Who benefits from Ms. Rodriguez's odyssey? Many Afghan women who, as a result of the ultra-restrictive policies of the Taliban, are slowly emerging from a period in Afghanistan's history where women were little more than glorified slaves to men. Watching them flower through Ms. Rodriguez's eyes is both uplifting and sobering. This is the deeper message of Kabul Beauty School, a chronicle which captures the elation of their newfound freedom counterbalanced by the gloom of so much death and poverty.

During this rather remarkable journey, Ms. Rodriguez learns a few lessons about herself, mostly through trial and error, and seems to come out enlightened and emboldened. And it is with this timbre that her voice speaks, alternately dispassionate and heartbroken, of that tragic country. This memoir of Ms. Rodriguez years in Afghanistan is somehow both sappy and brutal managing to yoyo back and forth in a manner that entertains and informs far more than it annoys. (4/5 Stars)

Capitalism And Freedom by Milton Friedman

From The Week of November 29, 2009


Milton Friedman is one of the most decorated economists of the 20th century. This, his most famous book, first published in 1962, illustrates the framework of Mr. Friedman's economic philosophy, including but not limited to: how economic freedom propagates political freedom, how the intervention of government often leads to the restriction of economic freedom, and how deficit spending in the name of supporting a turn-down in the economy fails to bring about the results promised by Keynesian Economics. For those who are already familiar with economics 101, Mr. Friedman and his work won't offer many surprises. But for those of us who aren't familiar with classic liberalism, it will be an eye-opening experience only marginally diminished by the separation of decades between its publication and our consumption in the present day.

One may disagree with the Friedman model; One may find his advocacy for limited government unnecessarily harsh. The truth is, no one book will ever hold all the answers because no one man or woman has all the answers. There is no unified, accurate theory of economics because there's no pure economic data to draw a theory from. One instance exemplifying how one theory is true can be seemingly countered by another theory which proves the opposite to be true. Therefore, treat Capitalism and Freedom, an anti Keynesian text, as a springboard to other texts written by Keynesian admirers. Only by trial and error will one discover the truths that best explain ones own theories of the world.
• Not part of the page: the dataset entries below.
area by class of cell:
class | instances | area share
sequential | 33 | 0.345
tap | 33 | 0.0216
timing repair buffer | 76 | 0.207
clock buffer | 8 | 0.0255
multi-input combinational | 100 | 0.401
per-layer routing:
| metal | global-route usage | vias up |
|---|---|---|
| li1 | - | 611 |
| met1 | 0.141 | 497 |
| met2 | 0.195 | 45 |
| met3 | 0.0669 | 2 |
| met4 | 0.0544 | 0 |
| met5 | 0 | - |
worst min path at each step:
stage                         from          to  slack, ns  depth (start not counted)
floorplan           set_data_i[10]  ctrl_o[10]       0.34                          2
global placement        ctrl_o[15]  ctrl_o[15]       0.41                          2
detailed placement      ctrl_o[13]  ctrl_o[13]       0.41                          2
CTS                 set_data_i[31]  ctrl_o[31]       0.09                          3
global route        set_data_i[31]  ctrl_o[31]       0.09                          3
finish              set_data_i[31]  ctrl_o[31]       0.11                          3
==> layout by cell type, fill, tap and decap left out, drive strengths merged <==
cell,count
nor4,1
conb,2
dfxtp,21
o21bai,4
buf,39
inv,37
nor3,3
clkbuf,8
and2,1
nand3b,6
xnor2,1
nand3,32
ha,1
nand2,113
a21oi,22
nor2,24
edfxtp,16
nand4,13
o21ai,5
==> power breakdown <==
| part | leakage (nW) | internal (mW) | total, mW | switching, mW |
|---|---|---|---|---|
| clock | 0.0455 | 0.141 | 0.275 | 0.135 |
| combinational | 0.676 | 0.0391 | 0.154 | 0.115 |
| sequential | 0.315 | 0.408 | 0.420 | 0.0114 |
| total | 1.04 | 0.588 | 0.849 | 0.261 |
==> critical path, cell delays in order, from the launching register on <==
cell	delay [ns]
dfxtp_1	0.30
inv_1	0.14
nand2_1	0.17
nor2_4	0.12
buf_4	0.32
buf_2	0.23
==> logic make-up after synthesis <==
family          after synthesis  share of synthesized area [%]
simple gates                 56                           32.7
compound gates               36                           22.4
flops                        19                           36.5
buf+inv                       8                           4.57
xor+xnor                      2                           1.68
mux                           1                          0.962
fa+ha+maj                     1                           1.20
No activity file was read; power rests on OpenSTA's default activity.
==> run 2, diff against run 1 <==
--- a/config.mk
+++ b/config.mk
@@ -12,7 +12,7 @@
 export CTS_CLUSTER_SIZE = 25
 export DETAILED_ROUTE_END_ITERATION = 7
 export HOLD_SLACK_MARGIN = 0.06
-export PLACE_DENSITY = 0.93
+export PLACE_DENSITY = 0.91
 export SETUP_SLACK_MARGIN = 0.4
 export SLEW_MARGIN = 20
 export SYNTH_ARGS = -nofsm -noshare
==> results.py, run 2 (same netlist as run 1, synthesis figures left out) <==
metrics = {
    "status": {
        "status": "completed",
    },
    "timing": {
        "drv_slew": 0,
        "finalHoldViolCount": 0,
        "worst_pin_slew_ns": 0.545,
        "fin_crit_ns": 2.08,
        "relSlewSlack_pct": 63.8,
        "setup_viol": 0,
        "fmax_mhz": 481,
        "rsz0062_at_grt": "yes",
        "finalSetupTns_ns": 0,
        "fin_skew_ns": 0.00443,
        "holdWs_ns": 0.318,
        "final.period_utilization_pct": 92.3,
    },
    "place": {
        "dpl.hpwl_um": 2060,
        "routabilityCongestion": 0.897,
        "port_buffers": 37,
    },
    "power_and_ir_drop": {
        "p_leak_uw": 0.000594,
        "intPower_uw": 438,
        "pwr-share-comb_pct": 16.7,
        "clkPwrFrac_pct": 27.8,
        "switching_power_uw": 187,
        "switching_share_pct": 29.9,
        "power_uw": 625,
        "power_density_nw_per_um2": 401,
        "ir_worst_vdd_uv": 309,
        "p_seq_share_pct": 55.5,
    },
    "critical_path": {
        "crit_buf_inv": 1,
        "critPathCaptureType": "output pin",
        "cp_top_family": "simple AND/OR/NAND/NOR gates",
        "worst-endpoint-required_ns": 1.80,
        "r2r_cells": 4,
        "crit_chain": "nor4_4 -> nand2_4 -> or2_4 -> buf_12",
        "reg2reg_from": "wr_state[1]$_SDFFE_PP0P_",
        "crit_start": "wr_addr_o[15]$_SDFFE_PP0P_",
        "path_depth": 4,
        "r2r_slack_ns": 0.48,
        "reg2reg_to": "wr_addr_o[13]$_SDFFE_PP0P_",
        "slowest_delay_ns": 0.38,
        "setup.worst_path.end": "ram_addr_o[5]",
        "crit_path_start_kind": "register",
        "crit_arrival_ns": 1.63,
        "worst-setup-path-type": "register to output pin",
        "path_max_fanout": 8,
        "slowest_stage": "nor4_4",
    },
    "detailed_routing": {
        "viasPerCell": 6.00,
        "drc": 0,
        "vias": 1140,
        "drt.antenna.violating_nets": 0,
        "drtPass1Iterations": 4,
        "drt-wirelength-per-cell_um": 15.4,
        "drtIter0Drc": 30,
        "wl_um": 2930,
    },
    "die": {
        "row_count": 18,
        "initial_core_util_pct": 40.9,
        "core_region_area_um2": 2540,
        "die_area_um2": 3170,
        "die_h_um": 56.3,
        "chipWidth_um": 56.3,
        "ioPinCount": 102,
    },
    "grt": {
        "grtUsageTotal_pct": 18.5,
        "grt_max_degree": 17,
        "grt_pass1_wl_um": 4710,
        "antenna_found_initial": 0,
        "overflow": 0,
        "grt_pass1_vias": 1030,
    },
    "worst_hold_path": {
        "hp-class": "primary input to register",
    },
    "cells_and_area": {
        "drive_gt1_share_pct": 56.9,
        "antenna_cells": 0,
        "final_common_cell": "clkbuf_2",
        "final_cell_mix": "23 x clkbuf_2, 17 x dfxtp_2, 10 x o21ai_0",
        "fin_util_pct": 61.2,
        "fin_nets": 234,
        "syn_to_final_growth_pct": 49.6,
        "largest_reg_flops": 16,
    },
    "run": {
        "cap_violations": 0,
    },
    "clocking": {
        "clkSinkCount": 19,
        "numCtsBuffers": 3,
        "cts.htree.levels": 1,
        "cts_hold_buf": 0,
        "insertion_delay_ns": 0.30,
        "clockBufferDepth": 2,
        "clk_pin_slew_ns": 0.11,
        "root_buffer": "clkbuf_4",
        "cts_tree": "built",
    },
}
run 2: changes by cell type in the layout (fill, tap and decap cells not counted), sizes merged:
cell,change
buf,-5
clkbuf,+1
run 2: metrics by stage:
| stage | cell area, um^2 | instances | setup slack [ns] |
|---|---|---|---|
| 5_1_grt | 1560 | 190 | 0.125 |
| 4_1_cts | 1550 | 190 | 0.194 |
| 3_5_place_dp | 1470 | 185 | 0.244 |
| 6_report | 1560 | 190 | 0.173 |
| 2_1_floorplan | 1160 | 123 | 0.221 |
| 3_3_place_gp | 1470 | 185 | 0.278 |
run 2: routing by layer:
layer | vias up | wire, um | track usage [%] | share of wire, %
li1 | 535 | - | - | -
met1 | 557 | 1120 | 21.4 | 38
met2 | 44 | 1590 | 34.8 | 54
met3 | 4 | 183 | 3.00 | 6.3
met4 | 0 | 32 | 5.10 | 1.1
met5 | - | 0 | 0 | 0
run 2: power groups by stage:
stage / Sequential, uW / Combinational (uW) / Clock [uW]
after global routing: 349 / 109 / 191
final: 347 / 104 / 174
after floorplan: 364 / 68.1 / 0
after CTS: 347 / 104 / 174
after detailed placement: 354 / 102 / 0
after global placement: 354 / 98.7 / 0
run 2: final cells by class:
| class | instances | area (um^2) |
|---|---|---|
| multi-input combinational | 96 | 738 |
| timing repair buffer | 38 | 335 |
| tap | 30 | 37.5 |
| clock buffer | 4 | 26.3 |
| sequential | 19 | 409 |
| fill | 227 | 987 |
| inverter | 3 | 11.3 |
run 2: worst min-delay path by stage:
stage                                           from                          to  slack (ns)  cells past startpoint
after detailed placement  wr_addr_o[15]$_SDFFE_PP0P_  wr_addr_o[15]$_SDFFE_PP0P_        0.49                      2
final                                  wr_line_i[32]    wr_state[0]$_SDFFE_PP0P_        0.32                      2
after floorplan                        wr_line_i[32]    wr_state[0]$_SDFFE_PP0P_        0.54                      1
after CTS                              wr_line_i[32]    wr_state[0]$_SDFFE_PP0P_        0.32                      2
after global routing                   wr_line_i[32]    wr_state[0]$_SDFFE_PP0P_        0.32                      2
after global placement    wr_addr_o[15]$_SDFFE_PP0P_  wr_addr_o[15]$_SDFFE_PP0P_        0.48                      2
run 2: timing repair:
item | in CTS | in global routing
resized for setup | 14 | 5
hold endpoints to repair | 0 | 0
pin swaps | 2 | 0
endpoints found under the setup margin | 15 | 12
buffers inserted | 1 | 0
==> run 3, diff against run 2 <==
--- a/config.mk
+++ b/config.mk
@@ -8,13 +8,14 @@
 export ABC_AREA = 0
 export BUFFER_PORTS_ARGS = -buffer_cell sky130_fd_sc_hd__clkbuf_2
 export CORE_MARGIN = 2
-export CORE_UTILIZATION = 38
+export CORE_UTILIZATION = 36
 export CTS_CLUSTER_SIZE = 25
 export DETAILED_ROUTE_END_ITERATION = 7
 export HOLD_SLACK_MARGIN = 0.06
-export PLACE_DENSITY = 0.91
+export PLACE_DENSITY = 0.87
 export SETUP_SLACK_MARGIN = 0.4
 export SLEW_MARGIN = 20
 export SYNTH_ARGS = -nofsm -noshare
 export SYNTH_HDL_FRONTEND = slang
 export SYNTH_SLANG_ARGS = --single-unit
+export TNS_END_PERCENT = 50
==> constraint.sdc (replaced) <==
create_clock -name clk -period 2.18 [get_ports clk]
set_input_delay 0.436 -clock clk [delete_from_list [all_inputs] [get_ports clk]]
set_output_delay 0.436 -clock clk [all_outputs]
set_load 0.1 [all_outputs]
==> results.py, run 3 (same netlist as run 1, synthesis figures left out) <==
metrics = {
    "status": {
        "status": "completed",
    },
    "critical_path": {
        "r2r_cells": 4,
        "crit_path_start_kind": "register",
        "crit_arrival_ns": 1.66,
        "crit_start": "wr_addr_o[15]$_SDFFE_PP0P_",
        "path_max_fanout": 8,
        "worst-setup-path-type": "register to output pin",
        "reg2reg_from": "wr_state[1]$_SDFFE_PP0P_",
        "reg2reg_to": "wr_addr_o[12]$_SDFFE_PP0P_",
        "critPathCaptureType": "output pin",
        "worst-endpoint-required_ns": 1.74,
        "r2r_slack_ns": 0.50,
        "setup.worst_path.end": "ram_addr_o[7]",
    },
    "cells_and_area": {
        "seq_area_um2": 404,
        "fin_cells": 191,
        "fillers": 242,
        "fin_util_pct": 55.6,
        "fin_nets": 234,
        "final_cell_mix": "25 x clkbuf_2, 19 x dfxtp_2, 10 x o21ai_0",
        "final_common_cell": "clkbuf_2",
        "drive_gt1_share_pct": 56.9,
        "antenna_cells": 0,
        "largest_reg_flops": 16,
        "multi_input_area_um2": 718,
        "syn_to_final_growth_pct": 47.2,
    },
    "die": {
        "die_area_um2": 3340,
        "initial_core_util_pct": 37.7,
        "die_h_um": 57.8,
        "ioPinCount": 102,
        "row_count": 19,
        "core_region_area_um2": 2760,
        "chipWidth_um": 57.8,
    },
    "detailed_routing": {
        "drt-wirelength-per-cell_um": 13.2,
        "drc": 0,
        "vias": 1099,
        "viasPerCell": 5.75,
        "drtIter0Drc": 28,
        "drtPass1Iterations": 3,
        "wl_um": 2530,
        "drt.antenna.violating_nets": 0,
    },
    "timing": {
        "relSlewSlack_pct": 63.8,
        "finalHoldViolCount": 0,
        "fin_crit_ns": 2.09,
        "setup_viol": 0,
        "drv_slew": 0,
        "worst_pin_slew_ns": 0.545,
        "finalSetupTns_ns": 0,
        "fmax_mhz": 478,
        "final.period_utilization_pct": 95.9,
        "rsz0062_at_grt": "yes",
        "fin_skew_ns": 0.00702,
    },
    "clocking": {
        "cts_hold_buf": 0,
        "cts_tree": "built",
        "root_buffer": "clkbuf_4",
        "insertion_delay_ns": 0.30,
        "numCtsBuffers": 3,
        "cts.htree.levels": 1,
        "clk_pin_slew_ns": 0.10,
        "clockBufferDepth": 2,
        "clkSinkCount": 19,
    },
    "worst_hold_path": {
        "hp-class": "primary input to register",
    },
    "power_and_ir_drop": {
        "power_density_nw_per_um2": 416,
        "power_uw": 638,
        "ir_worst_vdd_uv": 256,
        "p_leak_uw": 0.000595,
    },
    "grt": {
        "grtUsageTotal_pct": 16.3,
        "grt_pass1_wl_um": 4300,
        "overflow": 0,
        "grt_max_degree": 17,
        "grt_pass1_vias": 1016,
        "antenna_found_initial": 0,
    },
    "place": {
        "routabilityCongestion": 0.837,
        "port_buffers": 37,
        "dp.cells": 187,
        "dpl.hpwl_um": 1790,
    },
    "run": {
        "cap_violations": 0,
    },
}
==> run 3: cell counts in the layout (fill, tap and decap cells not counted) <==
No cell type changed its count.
--- src/design/u2_ctrl_pkg.sv ---
// Control core shared definitions
package u2_ctrl_pkg;

   // Settings bus, time and readback types
   typedef logic [7:0]  set_addr_t;
   typedef logic [31:0] set_data_t;
   typedef logic [63:0] vita_time_t;
   typedef logic [3:0]  rb_addr_t;

   localparam int GPIO_WIDTH      = 32;
   localparam int PPS_SYNC_STAGES = 2;

   typedef logic [GPIO_WIDTH-1:0] gpio_t;
   typedef logic [7:0]            led_t;

   //////////////////////////////////////////////////
   // Settings register map

   localparam set_addr_t SR_MISC   = 8'd0;
   localparam set_addr_t SR_TIME64 = 8'd10;
   localparam set_addr_t SR_GPIO   = 8'd184;

   // Misc block
   localparam set_addr_t SR_CLK_CTRL = SR_MISC + 8'd0;
   localparam set_addr_t SR_SER_CTRL = SR_MISC + 8'd1;
   localparam set_addr_t SR_ADC_CTRL = SR_MISC + 8'd2;
   localparam set_addr_t SR_LED_SW   = SR_MISC + 8'd3;
   localparam set_addr_t SR_PHY_RST  = SR_MISC + 8'd4;
   localparam set_addr_t SR_LED_SRC  = SR_MISC + 8'd6;

   // Time block, a write to the low word commits the load
   localparam set_addr_t SR_TIME_HI   = SR_TIME64 + 8'd0;
   localparam set_addr_t SR_TIME_LO   = SR_TIME64 + 8'd1;
   localparam set_addr_t SR_TIME_MODE = SR_TIME64 + 8'd2;

   // GPIO ATR block
   localparam set_addr_t SR_GPIO_IDLE = SR_GPIO + 8'd0;
   localparam set_addr_t SR_GPIO_RX   = SR_GPIO + 8'd1;
   localparam set_addr_t SR_GPIO_TX   = SR_GPIO + 8'd2;
   localparam set_addr_t SR_GPIO_FDX  = SR_GPIO + 8'd3;
   localparam set_addr_t SR_GPIO_DDR  = SR_GPIO + 8'd4;

   //////////////////////////////////////////////////
   // Reset patterns and identification

   // LEDs 1 to 4 start under hardware control
   localparam led_t LED_SRC_RESET = 8'b0001_1110;

   // Major in the upper half, minor in the lower half
   localparam set_data_t COMPAT_NUM = {16'd8, 16'd3};

   //////////////////////////////////////////////////
   // Readback word indices

   localparam rb_addr_t RB_GPIO    = 4'd9;
   localparam rb_addr_t RB_TIME_HI = 4'd10;
   localparam rb_addr_t RB_TIME_LO = 4'd11;
   localparam rb_addr_t RB_COMPAT  = 4'd12;
   localparam rb_addr_t RB_STATUS  = 4'd13;
   localparam rb_addr_t RB_PPS_HI  = 4'd14;
   localparam rb_addr_t RB_PPS_LO  = 4'd15;

endpackage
For me, Mr. Friedman is near the mark, but something, some essential element of social fairness is missing. A deregulated world is a world where the powerful can take advantage of the weak in the same way they are able to do so in a society without the rule of law. And economics does not have the equivalent of the rule of law to impose morality upon its players. (3/5 Stars)
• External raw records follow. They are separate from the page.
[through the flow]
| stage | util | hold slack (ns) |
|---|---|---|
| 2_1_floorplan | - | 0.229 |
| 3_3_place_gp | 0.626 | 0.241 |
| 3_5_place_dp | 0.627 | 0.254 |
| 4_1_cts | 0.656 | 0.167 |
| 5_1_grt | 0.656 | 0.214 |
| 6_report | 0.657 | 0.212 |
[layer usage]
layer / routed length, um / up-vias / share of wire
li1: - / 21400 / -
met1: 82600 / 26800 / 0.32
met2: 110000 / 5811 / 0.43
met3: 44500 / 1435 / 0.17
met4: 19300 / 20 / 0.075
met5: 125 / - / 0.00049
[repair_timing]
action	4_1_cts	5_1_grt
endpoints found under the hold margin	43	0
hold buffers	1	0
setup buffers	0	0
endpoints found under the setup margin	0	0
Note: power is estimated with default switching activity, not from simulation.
The Demon Under The Microscope by Thomas Hager

From The Week of November 29, 2009


If we could somehow measure the sum total of human suffering at any one time, it would surely be a frightening number. It would represent the amalgam of wars and murders, rapes and beatings, cruelties none of us would ever wish to experience. Therefore, is it not the noblest goal to, in some way, alleviate that suffering, to lessen that number? What could be more virtuous than the diminishment of sickness?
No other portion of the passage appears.